Collected data:
◆ ◆ ◆ ◆

[config.mk]
export PLATFORM = sky130hd
export DESIGN_NAME = bsg_mem_2r1w_sync_sched
export DESIGN_NICKNAME = d
export VERILOG_FILES = /design/src/rtl/bsg_mem_2r1w_sync_sched.sv
export SDC_FILE = /design/constraint.sdc
export NUM_CORES = 1
export LEC_CHECK = 0
export BUFFER_PORTS_ARGS = -buffer_cell sky130_fd_sc_hd__buf_2
export CORE_MARGIN = 4
export CORE_UTILIZATION = 45
export DETAILED_ROUTE_END_ITERATION = 8
export PLACE_DENSITY = 0.86
export SETUP_SLACK_MARGIN = 0.5
export SKIP_CTS_REPAIR_TIMING = 1
export SLEW_MARGIN = 0
export SYNTH_ARGS = -nofsm -noshare
export SYNTH_HDL_FRONTEND = slang
export SYNTH_SLANG_ARGS = --single-unit
[constraint.sdc]
create_clock -name clk_i -period 4.95 [get_ports clk_i]
set_input_delay 0.2475 -clock clk_i [delete_from_list [all_inputs] [get_ports clk_i]]
set_output_delay 0.2475 -clock clk_i [all_outputs]
set_load 0.03 [all_outputs]
[src/rtl/bsg_mem_2r1w_sync_sched.sv]
// Front-end scheduler for a 2-read/1-write sync-read RAM: valid/ready requests, fair same-address arbitration.
// Read responses arrive one cycle after accept and park in a one-entry hold per port while the consumer stalls.
module bsg_mem_2r1w_sync_sched
  #(parameter int width_p = 32
    ,parameter int els_p = 32
    ,parameter int read_write_same_addr_p = 0
    ,localparam int addr_width_lp = (els_p > 1) ? $clog2(els_p) : 1)
  (input  logic                     clk_i
   ,input  logic                     reset_n_i

   ,input  logic                     w_v_i
   ,input  logic [addr_width_lp-1:0] w_addr_i
   ,input  logic [width_p-1:0]       w_data_i
   ,output logic                     w_ready_o

   ,input  logic                     r0_v_i
   ,input  logic [addr_width_lp-1:0] r0_addr_i
   ,output logic                     r0_ready_o
   ,output logic                     r0_v_o
   ,output logic [width_p-1:0]       r0_data_o
   ,input  logic                     r0_yumi_i

   ,input  logic                     r1_v_i
   ,input  logic [addr_width_lp-1:0] r1_addr_i
   ,output logic                     r1_ready_o
   ,output logic                     r1_v_o
   ,output logic [width_p-1:0]       r1_data_o
   ,input  logic                     r1_yumi_i

   ,output logic                     mem_w_v_o
   ,output logic [addr_width_lp-1:0] mem_w_addr_o
   ,output logic [width_p-1:0]       mem_w_data_o
   ,output logic                     mem_r0_v_o
   ,output logic [addr_width_lp-1:0] mem_r0_addr_o
   ,input  logic [width_p-1:0]       mem_r0_data_i
   ,output logic                     mem_r1_v_o
   ,output logic [addr_width_lp-1:0] mem_r1_addr_o
   ,input  logic [width_p-1:0]       mem_r1_data_i
   );

  localparam logic arb_en_lp = (read_write_same_addr_p == 0);

  logic [1:0] r_v, yumi, slot_free, elig, collide, r_ready, mem_r_v;
  logic [1:0] pend_r, held_r;
  logic       write_pri_r, w_ready;
  logic [addr_width_lp-1:0] r_addr   [2];
  logic [width_p-1:0]       mem_data [2];
  logic [width_p-1:0]       hold_r   [2];

  assign r_v       = {r1_v_i, r0_v_i};
  assign yumi      = {r1_yumi_i, r0_yumi_i};
  assign r_addr[0] = r0_addr_i;
  assign r_addr[1] = r1_addr_i;
  assign mem_data[0] = mem_r0_data_i;
  assign mem_data[1] = mem_r1_data_i;

  // A slot is free when nothing is parked and any pending response leaves this cycle.
  assign slot_free = ~held_r & ~(pend_r & ~yumi);
  assign elig      = r_v & slot_free;

  always_comb begin
    collide = '0;
    for (int k = 0; k < 2; k++)
      collide[k] = elig[k] & w_v_i & (r_addr[k] == w_addr_i) & arb_en_lp;
  end

  always_comb begin
    w_ready = 1'b1;
    r_ready = slot_free;
    if (|collide) begin
      if (write_pri_r) r_ready = slot_free & ~collide;
      else             w_ready = 1'b0;
    end
    if (!reset_n_i) begin
      w_ready = 1'b0;
      r_ready = '0;
    end
  end

  assign mem_r_v = r_v & r_ready;

  // Priority flips only when a collision was actually arbitrated.
  always_ff @(posedge clk_i or negedge reset_n_i) begin
    if (!reset_n_i) begin
      write_pri_r <= 1'b1;
      pend_r      <= '0;
      held_r      <= '0;
    end else begin
      if (|collide) write_pri_r <= ~write_pri_r;
      pend_r <= mem_r_v;
      for (int k = 0; k < 2; k++) begin
        if (pend_r[k] & ~yumi[k]) held_r[k] <= 1'b1;
        else if (yumi[k])         held_r[k] <= 1'b0;
      end
    end
  end

  always_ff @(posedge clk_i) begin
    for (int k = 0; k < 2; k++)
      if (pend_r[k] & ~yumi[k]) hold_r[k] <= mem_data[k];
  end

  assign w_ready_o     = w_ready;
  assign r0_ready_o    = r_ready[0];
  assign r1_ready_o    = r_ready[1];
  assign r0_v_o        = pend_r[0] | held_r[0];
  assign r1_v_o        = pend_r[1] | held_r[1];
  assign r0_data_o     = held_r[0] ? hold_r[0] : mem_r0_data_i;
  assign r1_data_o     = held_r[1] ? hold_r[1] : mem_r1_data_i;

  assign mem_w_v_o     = w_v_i & w_ready;
  assign mem_w_addr_o  = w_addr_i;
  assign mem_w_data_o  = w_data_i;
  assign mem_r0_v_o    = mem_r_v[0];
  assign mem_r0_addr_o = r0_addr_i;
  assign mem_r1_v_o    = mem_r_v[1];
  assign mem_r1_addr_o = r1_addr_i;

`ifndef SYNTHESIS
  always @(posedge clk_i) begin
    if (reset_n_i) begin
      if (mem_w_v_o) assert (int'(w_addr_i) < els_p) else $error("write address out of range");
      assert (!(r0_yumi_i && !r0_v_o)) else $error("r0 yumi without valid");
      assert (!(r1_yumi_i && !r1_v_o)) else $error("r1 yumi without valid");
      if (arb_en_lp) begin
        assert (!(mem_w_v_o && mem_r0_v_o && mem_w_addr_o == mem_r0_addr_o)) else $error("same-address r0/w");
        assert (!(mem_w_v_o && mem_r1_v_o && mem_w_addr_o == mem_r1_addr_o)) else $error("same-address r1/w");
      end
    end
  end
`endif

endmodule
# ---- Yosys cells after proc, flatten, opt, wreduce, memory -nomap -nowiden
# Memory sizes are Yosys's and may differ from the RTL's.
# Cells that the tools add are included.
dict set report op_classes {
  addsub 0
  n_mul 0
  div 0
  magnitude_cmp 0
  n_eq_ne 2
  shift 0
  mux 16
  bitwise_logic 21
  n_reduce_logical 3
}
# operator n
set op_table {}
lappend op_table {{$mux 32} 2}
lappend op_table {{$mux 1} 11}
lappend op_table {{$and 2x2->2} 5}
lappend op_table {{$eq 5x5->1} 2}
lappend op_table {{$not 2->2} 4}
lappend op_table {{$and 1x1->1} 7}
lappend op_table {{$mux 2} 3}
lappend op_table {{$reduce_bool 2->1} 2}
lappend op_table {{$not 1->1} 3}
lappend op_table {{$or 1x1->1} 2}
lappend op_table {{$reduce_or 2->1} 1}
dict set report totals {
  ff_bits 5
  latchBits 0
  ram_bits 64
  romBits 0
  output_inout_bits 119
  memories 1
}
# memory words width read_ports rd_ports_with_merged_regs write_ports line
set mem_list {}
lappend mem_list {hold_r 2 32 2 0 2 48} ;# logic [width_p-1:0] hold_r [2];

# ---- Depth between registers and ports, before layout
# Gate-level depths: netlist of the first run.
dict set report depth {
  ltp_word 13
  ltp_mapped 5
  ltp_nobuf 5
}

# ---- Worst setup path after synthesis of the first run
# No wires, ideal clock.
dict set report synth_path {
  path_kind {register to output}
  start {register pend_r[0]}
  end {output mem_r0_v_o}
  arrival_time_ns 2.630
  t_required_ns 4.703
  setup_slack_ns 2.073
  stages_incl_launch_ff 6
  path_buffers 0
  path_cell_list {dfrtp_1 > nor2b_1 > nor2_1 > nand2_1 > a21oi_1 > and2_1}
}
dict set report synth_between {
  elab_chain_len 12
  word_cells_on_any_way 13
}
# element line
set synth_lines {}
lappend synth_lines {{from (decl)} 44} ;# logic [1:0] pend_r, held_r;
lappend synth_lines {{from (signal assigned)} 90} ;# pend_r <= mem_r_v;
lappend synth_lines {{$and 2x2->2 *} 58} ;# assign slot_free = ~held_r & ~(pend_r & ~yumi);
lappend synth_lines {{$not 2->2 *} 58}
lappend synth_lines {{$and 2x2->2 *} 58}
lappend synth_lines {{$and 2x2->2} 59} ;# assign elig = r_v & slot_free;
lappend synth_lines {{$and 1x1->1 (2 in series)} 64} ;# collide[k] = elig[k] & w_v_i & (r_addr[k] == w_addr_i) & arb_en_lp;
lappend synth_lines {{$not 2->2} 71} ;# if (write_pri_r) r_ready = slot_free & ~collide;
lappend synth_lines {{$and 2x2->2} 71}
lappend synth_lines {{$mux 2} 71}
lappend synth_lines {{$mux 2 *} 70} ;# if (|collide) begin
lappend synth_lines {{$mux 2 *} 74} ;# if (!reset_n_i) begin
lappend synth_lines {{net r0_ready_o} 18} ;# ,output logic r0_ready_o
lappend synth_lines {{$and 2x2->2 *} 80} ;# assign mem_r_v = r_v & r_ready;
lappend synth_lines {{to (decl)} 33} ;# ,output logic mem_r0_v_o
# The timed path passes the listed nets; every way through them passes the cells marked *.

# ---- Final worst setup path of the first run
dict set report layout_path {
  start {register pend_r[1]}
  end {output mem_r1_v_o}
}
dict set report layout_between {
  elab_chain_len 12
  word_cells_on_any_way 13
}
# element line
set layout_lines {}
lappend layout_lines {{$and 2x2->2 *} 58}
lappend layout_lines {{$not 2->2 *} 58}
lappend layout_lines {{$and 2x2->2 *} 58}
lappend layout_lines {{$and 2x2->2} 59}
lappend layout_lines {{$and 1x1->1 (2 in series)} 64}
lappend layout_lines {{$not 2->2} 71}
lappend layout_lines {{$and 2x2->2} 71}
lappend layout_lines {{$mux 2} 71}
lappend layout_lines {{$mux 2 *} 70}
lappend layout_lines {{$mux 2 *} 74}
lappend layout_lines {{$and 2x2->2 *} 80}
lappend layout_lines {{to (decl)} 36} ;# ,output logic mem_r1_v_o
# Every way passes the cells marked *; elsewhere a longest branch is shown, timed or not.

==> flow_summary.yaml, run 1 <==
floorplan:
  core_area_mm2: 0.00737
  die-area_mm2: 0.00913
  ios: 237
  start_util: 0.468
  num_rows: 31
  die_w_um: 95.6
  die_h_um: 95.6
global_route:
  first_global_vias: 2200
  antenna_found_initial: 0
  grt_pass1_wl_mm: 11.2
  grt.overflow.total: 0
  grtUsageTotal: 0.162
  grt_max_degree: 37
clock_tree:
  clk-insertion-delay-late_ns: 0.32
  h-tree-depth: 3
  cts.clk_slew.worst_paths_ns: 0.08
  cts_root_buf: "clkbuf_8"
  clock-sinks: 69
  numCtsBuffers: 9
  cts_tree: "built"
  cts.path.max_buffers: 2
final_layout:
  final-instance-count-excl-fill: 457
  antenna_cells: 0
  fin_util: 0.585
  final_cell_area_mm2: 0.00431
  area_growth_pct: 25.0
  nNetsFinal: 471
  drive_gt1_frac: 0.737
timing:
  tns_ns: 0
  setup_viol: 0
  rsz0062_at_grt: "no"
  tightest_slew_ns: 0.972
  post-route-min-period_ns: 2.72
  fin_ws_ns: 2.23
  finalCritPeriodShare: 0.549
  clock_skew_ns: 0.00782
  hold_violations: 0
  finalMaxSlewViolations: 0
  relSlewSlack: 0.351
  clock.fmax_ghz: 0.368
routing:
  drtIter0Drc: 74
  drt_pre_antenna_iters: 4
  viasPerCell: 4.82
  vias: 2203
  wl_met1_mm: 2.78
  wl_per_cell_um: 17.3
  routed.top_layer: "met4"
  wl_met3_um: 686
  route.met2.wl_mm: 4.31
  totalWireLength_mm: 7.90
  postRouteAntennaNets: 0
  drc_errors: 0
setup_path:
  cp.buffers_inverters: 1
  cp_max_fo: 35
  start_kind: "register"
  crit_path_frequent_cell: "nor4b_2"
  worst_path_max_delay_cell: "nor2b_4"
  cp.arrival_ns: 2.47
  path_cells: "nor2b_4, nor4b_2, nor4b_4, a21bo_1, nor4b_2, buf_2"
  worstPathRequired_ns: 4.70
  cp_slowest_stage_delay_ns: 0.79
  path_class: "register to output pin"
  cpLargestDelayFamily: "simple AND/OR/NAND/NOR gates"
  cp-end-kind: "output pin"
logic_synthesis:
  synthesis.nets: 339
  yosysSeqAreaShare: 0.594
  synth_top_area_cell: "edfxtp_1"
  yosysUniqueCellTypes: 27
  synth_warnings: 0
  synth_edf_count: 64
  yosysTopAreaCellShare: 0.557
  async_flop_share: 0.0725
  ys_ff_latch: 69
  syn_area_per_cell_um2: 15.6
  synthCells: 221
  synth_area_leaders: "edfxtp_1 56%, mux2_2 21%, buf_4 10%, dfrtp_1 2.9%, xnor2_1 2.0%"
  synthFlopType: "edfxtp_1"
  syn_area_mm2: 0.00345
pwr:
  ir_drop_mv: 0.166
  p_leak_uw: 0.00180
  power_density_mw_per_mm2: 357
placed_design:
  dp.cells: 440
  routabilityCongestion: 0.754
  dp_hpwl_mm: 6.25
  post-place-ws_ns: 2.54
  port_buffers: 172
  dpl_cell_area_mm2: 0.00406
run_status:
  status: "finished, final reports clean"
worst_hold_path:
  hold_path.class: "input pin to register"
run:
  maxCapViolations: 0
## power breakdown
part	switching [uW]	leakage, uW	internal [uW]	total, uW
sequential	14.3	0.000648	665	679
combinational	197	0.00104	120	316
clock	210	0.000116	335	545
## path summary, 6_finish.rpt
kind	start	to	slack (ns)	cells after the start
min	mem_r1_data_i[0]	hold_r[0][32]	0.10	1
max in group asynchronous	reset_n_i	write_pri_r	4.38	2
max reg2reg	pend_r[1]	pend_r[1]	2.95	5
min reg2reg	write_pri_r	write_pri_r	0.54	1
min in group asynchronous	reset_n_i	held_r[0]	0.30	2
max	pend_r[1]	mem_r1_v_o	2.23	6
## area by class of cell
type	instances	area [um2]
fillers	600	3060
clock buffers	10	128
flip-flops and latches	69	2050
well taps	99	124
repair buffers	176	893
clock inverters	6	111
multi-input cells	97	1010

◆ ◆ ◆ ◆

What to do:
Starting at the line that has "if (pend_r[k] & ~yumi[k]) hold_r[k]" and ending at the line that has "assert (!(mem_w_v_o && mem_r0_v_o", please write out the lines above exactly, leaving out all others.

Exercise response:
      if (pend_r[k] & ~yumi[k]) hold_r[k] <= mem_data[k];
  end

  assign w_ready_o     = w_ready;
  assign r0_ready_o    = r_ready[0];
  assign r1_ready_o    = r_ready[1];
  assign r0_v_o        = pend_r[0] | held_r[0];
  assign r1_v_o        = pend_r[1] | held_r[1];
  assign r0_data_o     = held_r[0] ? hold_r[0] : mem_r0_data_i;
  assign r1_data_o     = held_r[1] ? hold_r[1] : mem_r1_data_i;

  assign mem_w_v_o     = w_v_i & w_ready;
  assign mem_w_addr_o  = w_addr_i;
  assign mem_w_data_o  = w_data_i;
  assign mem_r0_v_o    = mem_r_v[0];
  assign mem_r0_addr_o = r0_addr_i;
  assign mem_r1_v_o    = mem_r_v[1];
  assign mem_r1_addr_o = r1_addr_i;

`ifndef SYNTHESIS
  always @(posedge clk_i) begin
    if (reset_n_i) begin
      if (mem_w_v_o) assert (int'(w_addr_i) < els_p) else $error("write address out of range");
      assert (!(r0_yumi_i && !r0_v_o)) else $error("r0 yumi without valid");
      assert (!(r1_yumi_i && !r1_v_o)) else $error("r1 yumi without valid");
      if (arb_en_lp) begin
        assert (!(mem_w_v_o && mem_r0_v_o && mem_w_addr_o == mem_r0_addr_o)) else $error("same-address r0/w");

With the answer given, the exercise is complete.